|
(Foto: R. Vallejo, 2024)
|
Aviso
a los navegantes (1987), el primer poemario de Jorge Martillo Monserrate (Guayaquil,
1957), Premio Nacional Eugenio Espejo 2024, tiene un verso que anuncia uno de
los motivos poéticos de su obra, que es la ebriedad como un estado personal de
la experiencia estética en medio de la tentativa amorosa y, que, al mismo
tiempo es una loa bellísima a la cerveza: «Entre salir a emborracharme / cerveza
tras cerveza /
(oro líquido que no pudieron inventar los alquimistas) /
y la música ayuda / usted persiste / da vueltas a mis ansias de embriagarme»
. En la poesía inicial de Martillo,
la cerveza es celebración de la vida, es complicidad en el amor, es refugio
ante el desasosiego, es compañía para el infierno, es el oro líquido que calma la
sed de vida. En
El amor es una cursilería que mata (2009), uno de sus últimos
poemarios, la cerveza es testigo silencioso y frío de la soledad del poeta: «Tengo
tres cervezas / Y una tristeza / Las botellas están acostadas en el congelador
/ La pena me muerde el pecho hasta hundirme»
.
La
cerveza —veces, el vino— es el símbolo de una ebriedad que, además de procurar la
experiencia estética, es también una manera de andar sin ataduras por la vida.

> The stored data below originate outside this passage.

[config.mk]
export PLATFORM = sky130hd
export DESIGN_NAME = mux2_rr_arbiter
export DESIGN_NICKNAME = d
export VERILOG_FILES = /design/src/rtl/mux2_rr_arbiter.sv
export SDC_FILE = /design/constraint.sdc
export NUM_CORES = 1
export LEC_CHECK = 0
export CAP_MARGIN = 10
export CORE_ASPECT_RATIO = 0.8
export CORE_MARGIN = 4
export CORE_UTILIZATION = 50
export CTS_CLUSTER_SIZE = 16
export DETAILED_ROUTE_END_ITERATION = 16
export GPL_ROUTABILITY_DRIVEN = 0
export PLACE_DENSITY = 0.87
export SLEW_MARGIN = 20
export SYNTH_ARGS = -nofsm -noshare
export SYNTH_HDL_FRONTEND = slang
export SYNTH_SLANG_ARGS = --single-unit
[constraint.sdc]
create_clock -name clk -period 1.63 [get_ports clk]
set_input_delay 0.2445 -clock clk [delete_from_list [all_inputs] [get_ports clk]]
set_output_delay 0.2445 -clock clk [all_outputs]
set_load 0.02 [all_outputs]
[src/rtl/mux2_rr_arbiter.sv]
// Two-source round-robin arbiter with valid/ready handshakes and a bounded burst per grant.
// Drives the downstream 2:1 selector from a registered grant and holds the accepted beat in a one-entry output register.
module mux2_rr_arbiter #(
  parameter int WIDTH = 2,
  parameter int BURST = 4
) (
  input  logic             clk,
  input  logic             rst_n,
  input  logic [WIDTH-1:0] in1,
  input  logic             in1_valid,
  output logic             in1_ready,
  input  logic [WIDTH-1:0] in2,
  input  logic             in2_valid,
  output logic             in2_ready,
  output logic             sel,
  output logic [WIDTH-1:0] out1,
  output logic             out_valid,
  input  logic             out_ready
);

  typedef enum logic [1:0] {
    IDLE = 2'd0,
    GNT1 = 2'd1,
    GNT2 = 2'd2
  } state_t;

  localparam logic [3:0] CNT_LAST = 4'(BURST - 1);

  state_t     state;
  logic       last2;  // 1 when source 2 was the last one served
  logic [3:0] cnt;
  logic       load_en;
  logic       xfer1;
  logic       xfer2;
  logic       burst_end;

  assign load_en   = !out_valid || out_ready;
  // Readies are held low while reset is asserted so no beat is offered to a block being cleared.
  assign in1_ready = rst_n && (state == GNT1) && load_en;
  assign in2_ready = rst_n && (state == GNT2) && load_en;
  assign xfer1     = in1_valid && in1_ready;
  assign xfer2     = in2_valid && in2_ready;
  assign burst_end = (cnt == CNT_LAST);

  // NOTE: every register here is sequential state, so only non-blocking assignments are used
  // in this block; blocking ones would let later statements see half-updated values.
  always_ff @(posedge clk) begin
    if (!rst_n) begin
      state     <= IDLE;
      sel       <= 1'b0;
      out_valid <= 1'b0;
      out1      <= '0;
      cnt       <= '0;
      last2     <= 1'b1;
    end else begin
      if (xfer1) begin
        out1      <= in1;
        out_valid <= 1'b1;
      end else if (xfer2) begin
        out1      <= in2;
        out_valid <= 1'b1;
      end else if (out_ready) begin
        out_valid <= 1'b0;
      end

      unique case (state)
        IDLE: begin
          if (in1_valid && (!in2_valid || last2)) begin
            state <= GNT1;
            sel   <= 1'b1;
          end else if (in2_valid) begin
            state <= GNT2;
            sel   <= 1'b0;
          end
        end

        GNT1: begin
          if (!in1_valid) begin
            state <= in2_valid ? GNT2 : IDLE;
            if (in2_valid) sel <= 1'b0;
            cnt   <= '0;
            last2 <= 1'b0;
          end else if (xfer1) begin
            if (burst_end && in2_valid) begin
              state <= GNT2;
              sel   <= 1'b0;
              cnt   <= '0;
              last2 <= 1'b0;
            end else if (burst_end) begin
              cnt <= '0;
            end else begin
              cnt <= cnt + 4'd1;
            end
          end
        end

        GNT2: begin
          if (!in2_valid) begin
            state <= in1_valid ? GNT1 : IDLE;
            if (in1_valid) sel <= 1'b1;
            cnt   <= '0;
            last2 <= 1'b1;
          end else if (xfer2) begin
            if (burst_end && in1_valid) begin
              state <= GNT1;
              sel   <= 1'b1;
              cnt   <= '0;
              last2 <= 1'b1;
            end else if (burst_end) begin
              cnt <= '0;
            end else begin
              cnt <= cnt + 4'd1;
            end
          end
        end

        default: state <= IDLE;
      endcase
    end
  end

endmodule

# [Yosys cells after proc, flatten, opt, wreduce, memory -nomap -nowiden]
# Index checks and enable logic that the tools add are counted.
[op_classes] n_mul=0 bitwise=0 reduce_logical=22 shifts=0 n_div=0 n_addsub=1 n_mux=37 n_eq_ne=9 order_cmp=0
[ops] op="two-way mux 4 bit" n=7
[ops] op="two-way mux 2 bit" n=11
[ops] op="two-way mux 1 bit" n=15
[ops] op="!= test 3 bit (second input constant)" n=4
[ops] op="AND reduction 5 bit" n=2
[ops] op="logical AND 1 bit" n=9
[ops] op="one-hot mux 4 bit (2 select lines)" n=1
[ops] op="!= test 3 x 2 -> 1 bit (second input constant)" n=2
[ops] op="one-hot mux 2 bit (3 select lines)" n=1
[ops] op="AND reduction 6 bit" n=1
[ops] op="nonzero test 3 bit" n=2
[ops] op="adder 4 x 1 -> 4 bit (second input constant)" n=1
[ops] op="equality test 4 x 2 -> 1 bit (second input constant)" n=1
[ops] op="nonzero test 2 bit" n=2
[ops] op="one-hot mux 1 bit (3 select lines)" n=1
[ops] op="AND reduction 3 bit" n=1
[ops] op="equality test 2 x 1 -> 1 bit (second input constant)" n=1
[ops] op="equality test 2 bit (second input constant)" n=1
[ops] op="logical NOT 1 bit" n=2
[ops] op="logical NOT 2 bit" n=1
[ops] op="logical OR 1 bit" n=2
[ops] op="one-hot mux 1 bit (2 select lines)" n=1
[word_totals] ff_bits=11 output_inout_bits=6 inputBits=9 rom_bits=0 n_memories=0 latchBits=0 ram_bits=0 elab_cells=75

# [Depth between registers and ports, before layout]
# Gate-level depths: netlist of run 1.
[depth] word_depth=7 mapped_depth=7 mapped_depth_nobuf=6

# [Worst setup path after synthesis of run 1]
# No wires, ideal clock.
[synth_path] path_type="flip-flop to flip-flop" from="register state[0]" to="register cnt[3]" path_buffers=1 stages_incl_launch_ff=8 path_slack_ps=145 t_arrival_ps=1356 period_less_slack_ps=1485 setup_ps=129 required_time_ps=1501 cell_sequence="dfxtp_1 > inv_1 > ha_1 > buf_2 > mux2i_1 > nor2_2 > a211oi_1 > o32ai_1"
[synth_between] elab_chain_cells=6 word_cells_on_any_way=13 classes_between="eq/ne: 4; mux: 1; reduce/logical: 8"
[synth_lines] element="start: declaration" line_no="29" rtl="state_t state;"
[synth_lines] element="start signal: assignment" line_no="79" rtl="state <= in2_valid ? GNT2 : IDLE;"
[synth_lines] element="start signal: assignment" line_no="99" rtl="state <= in1_valid ? GNT1 : IDLE;"
[synth_lines] element="equality test 2 bit or equality test 2 x 1 -> 1 bit (tied branches)" line_no="40, 66, 39"
[synth_lines] element="logical AND 1 bit (on tied branches) (2 in series)" line_no="40, 39"
[synth_lines] element="logical AND 1 bit (on tied branches)" line_no="42, 41"
[synth_lines] element="!= test 3 bit (no source line)"
[synth_lines] element="AND reduction 3 bit (no source line)"
[synth_lines] element="end signal: assignment" line_no="92" rtl="cnt <= cnt + 4'd1;"
[synth_lines] element="end signal: assignment" line_no="112" rtl="cnt <= cnt + 4'd1;"
[synth_lines] element="end: declaration" line_no="31" rtl="logic [3:0] cnt;"
# Parallel ways exist; a longest one is shown, timed or not.
# A chain may end at the register's enable or synchronous reset.

# [Worst setup path in the final report of run 1]
[layout_path] from="register state[0]" to="register cnt[2]"
# The elaborated chain is that of the path after synthesis.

En un desdoblamiento literario, Martillo, a través del personaje del Conde de
sus crónicas, se ve a sí mismo: «Cuando lo encontré dijo que solo le
interesaba: Beber, leer, escribir y matarse […] Es un pésimo escritor pero un
excelente amigo»,
dice en un texto poético que tiene una versión similar como crónica en Guayaquil
de mis desvaríos. Crónicas urbanas (2013). Líneas más adelante, en la crónica,
modifica la última frase: «Es un pésimo escritor pero un excelente borracho». El sitio para beber cervezas
es el célebre Montreal, espacio donde nos reuníamos los escritores de Sicoseo
que, Martillo y Velasco Mackenzie transformaron en un mítico lugar literario.
Para el
poeta, la ebriedad es un estado vivencial que nos confronta con la muerte. En Fragmentarium
(1992), el hablante lírico cuya voz se prolonga en una intensa confesión,
dice: «Beber, forma de conocimiento / Liquidez que ata y desata a la Muerte […]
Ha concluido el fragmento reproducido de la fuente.